-------- DATA PROVIDED
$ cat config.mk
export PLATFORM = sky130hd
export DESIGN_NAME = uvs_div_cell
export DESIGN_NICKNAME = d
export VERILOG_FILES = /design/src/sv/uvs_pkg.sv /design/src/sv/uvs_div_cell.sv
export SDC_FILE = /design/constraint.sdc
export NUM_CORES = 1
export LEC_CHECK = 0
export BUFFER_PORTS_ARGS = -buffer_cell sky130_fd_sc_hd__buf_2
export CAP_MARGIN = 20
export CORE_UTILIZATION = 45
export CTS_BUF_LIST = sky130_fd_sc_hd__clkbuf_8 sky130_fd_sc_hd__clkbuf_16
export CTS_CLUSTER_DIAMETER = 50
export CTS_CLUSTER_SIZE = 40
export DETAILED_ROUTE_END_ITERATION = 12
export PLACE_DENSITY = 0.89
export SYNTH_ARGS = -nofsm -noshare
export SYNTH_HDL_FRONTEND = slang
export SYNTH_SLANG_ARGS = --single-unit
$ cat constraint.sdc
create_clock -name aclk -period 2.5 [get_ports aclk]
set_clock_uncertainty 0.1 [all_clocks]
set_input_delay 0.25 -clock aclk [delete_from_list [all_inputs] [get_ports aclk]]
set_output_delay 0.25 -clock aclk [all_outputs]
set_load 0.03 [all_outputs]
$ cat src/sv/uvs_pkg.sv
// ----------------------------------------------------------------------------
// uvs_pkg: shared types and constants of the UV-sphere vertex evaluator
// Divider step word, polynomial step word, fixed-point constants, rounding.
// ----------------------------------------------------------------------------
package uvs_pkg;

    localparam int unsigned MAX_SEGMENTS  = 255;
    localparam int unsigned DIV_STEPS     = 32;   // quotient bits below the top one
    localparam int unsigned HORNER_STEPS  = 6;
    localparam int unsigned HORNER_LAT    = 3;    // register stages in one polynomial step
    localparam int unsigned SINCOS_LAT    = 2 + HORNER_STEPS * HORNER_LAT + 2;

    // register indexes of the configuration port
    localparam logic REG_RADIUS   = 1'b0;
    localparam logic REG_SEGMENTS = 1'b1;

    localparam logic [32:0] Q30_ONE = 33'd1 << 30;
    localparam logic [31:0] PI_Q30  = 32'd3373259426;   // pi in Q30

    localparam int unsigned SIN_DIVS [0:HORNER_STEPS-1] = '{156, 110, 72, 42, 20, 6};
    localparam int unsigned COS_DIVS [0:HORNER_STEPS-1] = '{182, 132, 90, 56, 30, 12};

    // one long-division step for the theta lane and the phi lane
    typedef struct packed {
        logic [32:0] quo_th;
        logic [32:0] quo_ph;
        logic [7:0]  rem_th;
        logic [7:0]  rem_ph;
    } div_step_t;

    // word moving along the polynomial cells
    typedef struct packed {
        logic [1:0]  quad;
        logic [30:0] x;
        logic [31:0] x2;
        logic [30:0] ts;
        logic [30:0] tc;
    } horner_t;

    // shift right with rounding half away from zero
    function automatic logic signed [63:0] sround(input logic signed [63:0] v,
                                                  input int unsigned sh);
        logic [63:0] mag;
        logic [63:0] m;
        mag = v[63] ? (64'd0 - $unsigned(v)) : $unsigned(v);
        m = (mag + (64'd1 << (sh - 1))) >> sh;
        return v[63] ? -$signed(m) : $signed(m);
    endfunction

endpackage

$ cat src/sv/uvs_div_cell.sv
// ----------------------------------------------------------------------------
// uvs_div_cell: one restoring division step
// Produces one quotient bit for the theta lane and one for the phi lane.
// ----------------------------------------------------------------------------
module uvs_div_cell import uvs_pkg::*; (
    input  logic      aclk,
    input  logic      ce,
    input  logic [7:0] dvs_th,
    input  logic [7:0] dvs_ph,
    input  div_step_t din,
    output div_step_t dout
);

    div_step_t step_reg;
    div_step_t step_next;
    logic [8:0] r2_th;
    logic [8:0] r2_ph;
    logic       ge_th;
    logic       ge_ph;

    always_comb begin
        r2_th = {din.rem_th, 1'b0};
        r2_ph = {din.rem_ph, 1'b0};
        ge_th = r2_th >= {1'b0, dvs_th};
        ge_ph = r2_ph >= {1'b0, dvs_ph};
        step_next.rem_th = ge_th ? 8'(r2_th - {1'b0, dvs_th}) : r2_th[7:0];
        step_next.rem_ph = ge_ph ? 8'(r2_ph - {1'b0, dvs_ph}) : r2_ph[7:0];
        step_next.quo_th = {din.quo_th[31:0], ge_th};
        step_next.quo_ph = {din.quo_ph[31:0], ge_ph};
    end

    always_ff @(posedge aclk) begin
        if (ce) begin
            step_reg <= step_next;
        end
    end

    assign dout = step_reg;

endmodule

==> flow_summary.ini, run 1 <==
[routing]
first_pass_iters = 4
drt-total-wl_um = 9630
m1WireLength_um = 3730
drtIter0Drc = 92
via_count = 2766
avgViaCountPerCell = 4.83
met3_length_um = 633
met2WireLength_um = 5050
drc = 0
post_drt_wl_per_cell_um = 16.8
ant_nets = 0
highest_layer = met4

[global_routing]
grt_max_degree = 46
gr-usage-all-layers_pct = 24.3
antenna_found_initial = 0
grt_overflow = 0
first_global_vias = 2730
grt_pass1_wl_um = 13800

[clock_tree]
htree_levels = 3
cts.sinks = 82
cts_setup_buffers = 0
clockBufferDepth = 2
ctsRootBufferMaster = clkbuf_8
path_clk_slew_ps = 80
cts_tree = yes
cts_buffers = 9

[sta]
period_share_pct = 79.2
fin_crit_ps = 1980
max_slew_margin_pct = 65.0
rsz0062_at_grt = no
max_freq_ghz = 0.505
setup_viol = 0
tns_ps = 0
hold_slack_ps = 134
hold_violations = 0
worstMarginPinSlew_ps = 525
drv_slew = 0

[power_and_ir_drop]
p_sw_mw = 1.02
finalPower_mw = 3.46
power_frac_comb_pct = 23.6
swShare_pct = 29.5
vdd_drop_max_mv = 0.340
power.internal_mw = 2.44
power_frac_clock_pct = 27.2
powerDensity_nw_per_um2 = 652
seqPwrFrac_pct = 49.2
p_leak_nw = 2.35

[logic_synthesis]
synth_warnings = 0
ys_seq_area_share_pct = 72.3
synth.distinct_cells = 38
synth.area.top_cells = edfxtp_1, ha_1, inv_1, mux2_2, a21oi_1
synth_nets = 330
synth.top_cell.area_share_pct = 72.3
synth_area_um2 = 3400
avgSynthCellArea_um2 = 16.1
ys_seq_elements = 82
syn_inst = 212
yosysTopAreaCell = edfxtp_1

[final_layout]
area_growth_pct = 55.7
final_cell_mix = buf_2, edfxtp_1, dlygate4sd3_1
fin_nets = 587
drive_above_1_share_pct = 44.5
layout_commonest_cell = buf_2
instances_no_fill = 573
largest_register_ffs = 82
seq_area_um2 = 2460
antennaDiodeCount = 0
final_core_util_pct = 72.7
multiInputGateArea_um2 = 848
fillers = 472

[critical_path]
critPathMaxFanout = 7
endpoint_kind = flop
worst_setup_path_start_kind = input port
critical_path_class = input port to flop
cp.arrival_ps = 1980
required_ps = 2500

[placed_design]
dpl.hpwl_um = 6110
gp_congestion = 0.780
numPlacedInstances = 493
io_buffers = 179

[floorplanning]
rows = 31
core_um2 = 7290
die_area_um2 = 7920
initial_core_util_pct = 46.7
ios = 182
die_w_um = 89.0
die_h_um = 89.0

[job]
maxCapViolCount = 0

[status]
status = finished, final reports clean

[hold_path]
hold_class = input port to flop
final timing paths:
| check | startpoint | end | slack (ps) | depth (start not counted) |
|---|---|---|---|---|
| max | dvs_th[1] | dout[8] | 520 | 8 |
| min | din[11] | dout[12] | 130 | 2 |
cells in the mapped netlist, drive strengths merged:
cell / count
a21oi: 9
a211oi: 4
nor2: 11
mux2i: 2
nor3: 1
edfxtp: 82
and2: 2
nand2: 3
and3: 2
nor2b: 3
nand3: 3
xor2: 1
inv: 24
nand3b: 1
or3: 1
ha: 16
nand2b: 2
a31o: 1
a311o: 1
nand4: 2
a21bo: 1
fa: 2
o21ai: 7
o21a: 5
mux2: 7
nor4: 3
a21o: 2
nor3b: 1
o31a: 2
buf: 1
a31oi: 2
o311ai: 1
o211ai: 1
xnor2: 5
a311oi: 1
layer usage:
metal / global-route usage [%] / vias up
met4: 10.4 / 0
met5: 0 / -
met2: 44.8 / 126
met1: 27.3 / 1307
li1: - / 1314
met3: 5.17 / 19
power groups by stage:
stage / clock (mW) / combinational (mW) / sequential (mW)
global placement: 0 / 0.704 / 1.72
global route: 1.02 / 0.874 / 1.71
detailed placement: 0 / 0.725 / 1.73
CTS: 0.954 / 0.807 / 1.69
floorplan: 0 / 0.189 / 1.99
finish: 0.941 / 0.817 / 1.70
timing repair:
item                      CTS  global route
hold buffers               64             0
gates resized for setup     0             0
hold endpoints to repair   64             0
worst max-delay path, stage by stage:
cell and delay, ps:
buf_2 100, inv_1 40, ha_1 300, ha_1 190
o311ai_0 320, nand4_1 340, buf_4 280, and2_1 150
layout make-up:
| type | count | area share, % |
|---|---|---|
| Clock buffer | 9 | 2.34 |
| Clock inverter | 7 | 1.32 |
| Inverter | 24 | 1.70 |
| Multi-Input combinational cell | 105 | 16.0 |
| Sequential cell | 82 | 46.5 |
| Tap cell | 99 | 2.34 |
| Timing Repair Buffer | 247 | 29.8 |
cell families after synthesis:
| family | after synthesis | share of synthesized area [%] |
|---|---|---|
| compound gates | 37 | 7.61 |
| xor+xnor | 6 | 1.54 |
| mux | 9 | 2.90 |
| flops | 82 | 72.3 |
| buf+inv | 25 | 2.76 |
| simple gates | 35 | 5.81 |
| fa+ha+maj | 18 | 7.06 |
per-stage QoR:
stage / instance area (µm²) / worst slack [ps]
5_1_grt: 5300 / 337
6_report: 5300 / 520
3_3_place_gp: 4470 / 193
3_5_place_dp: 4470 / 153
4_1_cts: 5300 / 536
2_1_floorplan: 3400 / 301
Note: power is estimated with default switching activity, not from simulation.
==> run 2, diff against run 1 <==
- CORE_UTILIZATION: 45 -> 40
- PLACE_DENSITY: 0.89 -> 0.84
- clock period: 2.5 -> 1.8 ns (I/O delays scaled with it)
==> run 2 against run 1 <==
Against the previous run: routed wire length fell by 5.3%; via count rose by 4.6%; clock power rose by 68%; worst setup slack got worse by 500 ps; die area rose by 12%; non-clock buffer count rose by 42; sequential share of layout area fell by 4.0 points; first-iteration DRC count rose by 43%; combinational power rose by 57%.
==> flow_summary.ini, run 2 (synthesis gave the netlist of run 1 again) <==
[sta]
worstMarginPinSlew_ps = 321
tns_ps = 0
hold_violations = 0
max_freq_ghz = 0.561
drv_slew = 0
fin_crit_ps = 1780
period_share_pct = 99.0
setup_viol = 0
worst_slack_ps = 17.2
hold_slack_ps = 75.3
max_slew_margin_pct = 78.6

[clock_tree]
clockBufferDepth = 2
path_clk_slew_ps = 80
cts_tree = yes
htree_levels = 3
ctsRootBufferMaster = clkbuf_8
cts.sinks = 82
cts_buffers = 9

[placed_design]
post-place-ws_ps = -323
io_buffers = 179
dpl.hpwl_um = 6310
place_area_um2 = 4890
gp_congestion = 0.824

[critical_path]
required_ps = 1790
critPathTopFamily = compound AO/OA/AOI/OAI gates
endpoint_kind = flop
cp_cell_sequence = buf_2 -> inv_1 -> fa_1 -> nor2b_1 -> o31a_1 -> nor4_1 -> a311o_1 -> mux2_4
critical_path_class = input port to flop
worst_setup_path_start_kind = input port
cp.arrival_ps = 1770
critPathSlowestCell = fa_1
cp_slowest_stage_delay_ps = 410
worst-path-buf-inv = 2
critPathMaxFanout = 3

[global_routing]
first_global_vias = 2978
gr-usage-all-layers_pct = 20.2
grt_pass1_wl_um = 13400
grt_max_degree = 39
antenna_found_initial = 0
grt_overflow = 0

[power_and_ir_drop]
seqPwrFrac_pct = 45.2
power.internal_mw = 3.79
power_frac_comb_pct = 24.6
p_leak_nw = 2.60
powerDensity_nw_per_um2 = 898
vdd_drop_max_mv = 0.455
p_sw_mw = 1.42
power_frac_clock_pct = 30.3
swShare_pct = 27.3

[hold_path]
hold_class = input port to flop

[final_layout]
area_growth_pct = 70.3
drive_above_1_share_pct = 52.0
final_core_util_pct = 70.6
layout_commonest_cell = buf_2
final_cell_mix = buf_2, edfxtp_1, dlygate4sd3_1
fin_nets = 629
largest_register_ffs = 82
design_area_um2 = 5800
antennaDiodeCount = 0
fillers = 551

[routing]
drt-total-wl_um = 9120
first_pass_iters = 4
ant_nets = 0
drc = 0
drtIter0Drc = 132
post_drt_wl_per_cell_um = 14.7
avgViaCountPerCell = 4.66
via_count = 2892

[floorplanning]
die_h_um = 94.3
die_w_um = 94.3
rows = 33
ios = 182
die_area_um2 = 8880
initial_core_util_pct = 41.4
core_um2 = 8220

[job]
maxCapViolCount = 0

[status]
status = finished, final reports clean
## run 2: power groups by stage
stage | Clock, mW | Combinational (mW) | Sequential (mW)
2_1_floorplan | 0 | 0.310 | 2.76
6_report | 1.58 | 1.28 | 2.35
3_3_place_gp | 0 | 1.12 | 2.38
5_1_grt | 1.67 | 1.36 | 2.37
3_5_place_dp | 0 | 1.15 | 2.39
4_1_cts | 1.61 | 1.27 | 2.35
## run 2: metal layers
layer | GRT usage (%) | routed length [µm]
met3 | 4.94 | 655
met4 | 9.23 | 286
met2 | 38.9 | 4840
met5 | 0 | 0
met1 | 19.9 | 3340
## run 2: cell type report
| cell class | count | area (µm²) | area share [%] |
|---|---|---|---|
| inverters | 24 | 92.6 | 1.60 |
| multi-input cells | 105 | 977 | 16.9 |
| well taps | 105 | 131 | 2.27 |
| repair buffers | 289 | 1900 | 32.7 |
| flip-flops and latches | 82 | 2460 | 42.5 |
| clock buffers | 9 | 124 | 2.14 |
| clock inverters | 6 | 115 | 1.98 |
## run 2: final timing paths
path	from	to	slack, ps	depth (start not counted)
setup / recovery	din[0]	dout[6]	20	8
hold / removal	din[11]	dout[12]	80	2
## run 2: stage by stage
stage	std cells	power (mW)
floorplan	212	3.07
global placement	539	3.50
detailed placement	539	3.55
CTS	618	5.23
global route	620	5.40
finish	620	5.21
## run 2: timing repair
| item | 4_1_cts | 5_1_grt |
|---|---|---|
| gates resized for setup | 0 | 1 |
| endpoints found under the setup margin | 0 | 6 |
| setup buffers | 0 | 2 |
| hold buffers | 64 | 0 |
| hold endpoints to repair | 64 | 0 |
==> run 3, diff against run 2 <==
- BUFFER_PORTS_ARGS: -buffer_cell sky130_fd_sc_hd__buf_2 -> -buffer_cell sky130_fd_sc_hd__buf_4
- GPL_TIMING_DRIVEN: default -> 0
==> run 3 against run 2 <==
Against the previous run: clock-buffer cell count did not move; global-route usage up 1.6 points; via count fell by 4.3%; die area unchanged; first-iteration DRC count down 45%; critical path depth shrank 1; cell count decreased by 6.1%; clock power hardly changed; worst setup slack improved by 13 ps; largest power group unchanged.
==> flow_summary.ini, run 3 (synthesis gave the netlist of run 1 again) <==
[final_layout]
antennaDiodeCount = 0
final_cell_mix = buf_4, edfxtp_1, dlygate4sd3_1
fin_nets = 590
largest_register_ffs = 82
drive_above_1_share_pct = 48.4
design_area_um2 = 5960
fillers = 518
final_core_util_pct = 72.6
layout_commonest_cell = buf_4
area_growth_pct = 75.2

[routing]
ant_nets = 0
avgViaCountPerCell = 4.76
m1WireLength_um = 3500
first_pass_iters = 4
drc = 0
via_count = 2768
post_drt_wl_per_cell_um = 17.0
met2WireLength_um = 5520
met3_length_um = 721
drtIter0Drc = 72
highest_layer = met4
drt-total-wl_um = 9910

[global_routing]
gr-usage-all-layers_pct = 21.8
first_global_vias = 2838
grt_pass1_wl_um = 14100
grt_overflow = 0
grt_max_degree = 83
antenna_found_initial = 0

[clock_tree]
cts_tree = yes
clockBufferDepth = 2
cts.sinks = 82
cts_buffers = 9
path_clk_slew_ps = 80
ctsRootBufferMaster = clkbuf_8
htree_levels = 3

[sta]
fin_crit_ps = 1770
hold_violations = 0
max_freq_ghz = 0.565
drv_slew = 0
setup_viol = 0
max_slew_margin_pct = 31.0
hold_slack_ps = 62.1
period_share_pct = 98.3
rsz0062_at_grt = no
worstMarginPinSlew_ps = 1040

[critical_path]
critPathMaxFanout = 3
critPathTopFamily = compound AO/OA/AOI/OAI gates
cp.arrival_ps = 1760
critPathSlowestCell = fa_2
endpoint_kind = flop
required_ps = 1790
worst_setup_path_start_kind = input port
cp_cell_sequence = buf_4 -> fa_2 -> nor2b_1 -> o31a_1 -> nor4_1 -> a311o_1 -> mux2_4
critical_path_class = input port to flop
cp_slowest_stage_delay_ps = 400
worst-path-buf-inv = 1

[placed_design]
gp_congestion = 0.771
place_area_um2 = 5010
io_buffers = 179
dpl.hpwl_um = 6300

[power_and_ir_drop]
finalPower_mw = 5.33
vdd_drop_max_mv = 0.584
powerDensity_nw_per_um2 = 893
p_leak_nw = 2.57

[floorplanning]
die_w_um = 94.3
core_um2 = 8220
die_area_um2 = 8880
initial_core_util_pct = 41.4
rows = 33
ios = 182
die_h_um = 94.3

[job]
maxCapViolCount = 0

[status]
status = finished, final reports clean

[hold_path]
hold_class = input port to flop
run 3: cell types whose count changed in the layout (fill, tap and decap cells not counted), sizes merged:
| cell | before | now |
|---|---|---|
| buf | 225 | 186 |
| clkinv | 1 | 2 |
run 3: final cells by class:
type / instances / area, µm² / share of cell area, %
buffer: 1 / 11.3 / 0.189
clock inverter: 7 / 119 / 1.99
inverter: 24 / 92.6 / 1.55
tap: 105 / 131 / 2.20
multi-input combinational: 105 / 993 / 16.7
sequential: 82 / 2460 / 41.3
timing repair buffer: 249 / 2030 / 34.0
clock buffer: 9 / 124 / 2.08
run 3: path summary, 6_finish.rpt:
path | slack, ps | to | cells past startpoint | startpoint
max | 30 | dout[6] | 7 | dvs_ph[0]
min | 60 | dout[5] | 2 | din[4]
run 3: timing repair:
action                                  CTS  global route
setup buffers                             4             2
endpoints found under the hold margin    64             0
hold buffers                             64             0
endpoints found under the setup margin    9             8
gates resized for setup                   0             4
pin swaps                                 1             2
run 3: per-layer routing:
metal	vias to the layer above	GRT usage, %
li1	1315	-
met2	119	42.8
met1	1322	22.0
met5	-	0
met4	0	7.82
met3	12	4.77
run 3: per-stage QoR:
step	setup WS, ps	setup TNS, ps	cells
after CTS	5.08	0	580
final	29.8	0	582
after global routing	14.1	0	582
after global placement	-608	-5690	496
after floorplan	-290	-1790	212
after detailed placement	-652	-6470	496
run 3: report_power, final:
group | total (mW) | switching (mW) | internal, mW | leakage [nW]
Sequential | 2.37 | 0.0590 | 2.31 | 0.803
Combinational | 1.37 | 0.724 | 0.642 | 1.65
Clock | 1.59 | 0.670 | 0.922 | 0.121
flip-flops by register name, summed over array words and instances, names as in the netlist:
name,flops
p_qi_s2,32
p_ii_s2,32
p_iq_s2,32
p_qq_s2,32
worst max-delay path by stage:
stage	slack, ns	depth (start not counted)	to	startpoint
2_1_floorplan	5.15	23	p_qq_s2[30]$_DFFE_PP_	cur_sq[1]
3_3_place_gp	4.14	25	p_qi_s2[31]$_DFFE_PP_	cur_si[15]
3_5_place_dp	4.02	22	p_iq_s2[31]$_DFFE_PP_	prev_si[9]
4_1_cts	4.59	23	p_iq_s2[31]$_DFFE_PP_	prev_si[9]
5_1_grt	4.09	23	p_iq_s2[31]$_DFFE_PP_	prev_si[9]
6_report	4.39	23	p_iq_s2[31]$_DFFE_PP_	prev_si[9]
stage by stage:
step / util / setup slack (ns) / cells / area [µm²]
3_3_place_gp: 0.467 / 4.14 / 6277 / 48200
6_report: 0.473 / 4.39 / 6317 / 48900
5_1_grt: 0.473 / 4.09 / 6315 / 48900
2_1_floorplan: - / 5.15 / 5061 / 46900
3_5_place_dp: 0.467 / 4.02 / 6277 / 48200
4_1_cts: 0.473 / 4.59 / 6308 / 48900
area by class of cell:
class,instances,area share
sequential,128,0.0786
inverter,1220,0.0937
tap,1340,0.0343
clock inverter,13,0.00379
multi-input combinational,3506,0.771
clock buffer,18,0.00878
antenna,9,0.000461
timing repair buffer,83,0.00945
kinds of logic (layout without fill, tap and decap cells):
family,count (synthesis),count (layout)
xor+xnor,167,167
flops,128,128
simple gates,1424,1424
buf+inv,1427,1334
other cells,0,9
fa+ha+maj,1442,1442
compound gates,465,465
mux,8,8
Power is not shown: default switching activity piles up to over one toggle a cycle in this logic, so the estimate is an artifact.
----------------
TASK DIRECTIONS> Reproduce the entries above exactly, starting at their first line and finishing with the line that contains "set_input_delay 0.25 -clock".

EXPECTED ANSWER>
$ cat config.mk
export PLATFORM = sky130hd
export DESIGN_NAME = uvs_div_cell
export DESIGN_NICKNAME = d
export VERILOG_FILES = /design/src/sv/uvs_pkg.sv /design/src/sv/uvs_div_cell.sv
export SDC_FILE = /design/constraint.sdc
export NUM_CORES = 1
export LEC_CHECK = 0
export BUFFER_PORTS_ARGS = -buffer_cell sky130_fd_sc_hd__buf_2
export CAP_MARGIN = 20
export CORE_UTILIZATION = 45
export CTS_BUF_LIST = sky130_fd_sc_hd__clkbuf_8 sky130_fd_sc_hd__clkbuf_16
export CTS_CLUSTER_DIAMETER = 50
export CTS_CLUSTER_SIZE = 40
export DETAILED_ROUTE_END_ITERATION = 12
export PLACE_DENSITY = 0.89
export SYNTH_ARGS = -nofsm -noshare
export SYNTH_HDL_FRONTEND = slang
export SYNTH_SLANG_ARGS = --single-unit
$ cat constraint.sdc
create_clock -name aclk -period 2.5 [get_ports aclk]
set_clock_uncertainty 0.1 [all_clocks]
set_input_delay 0.25 -clock aclk [delete_from_list [all_inputs] [get_ports aclk]]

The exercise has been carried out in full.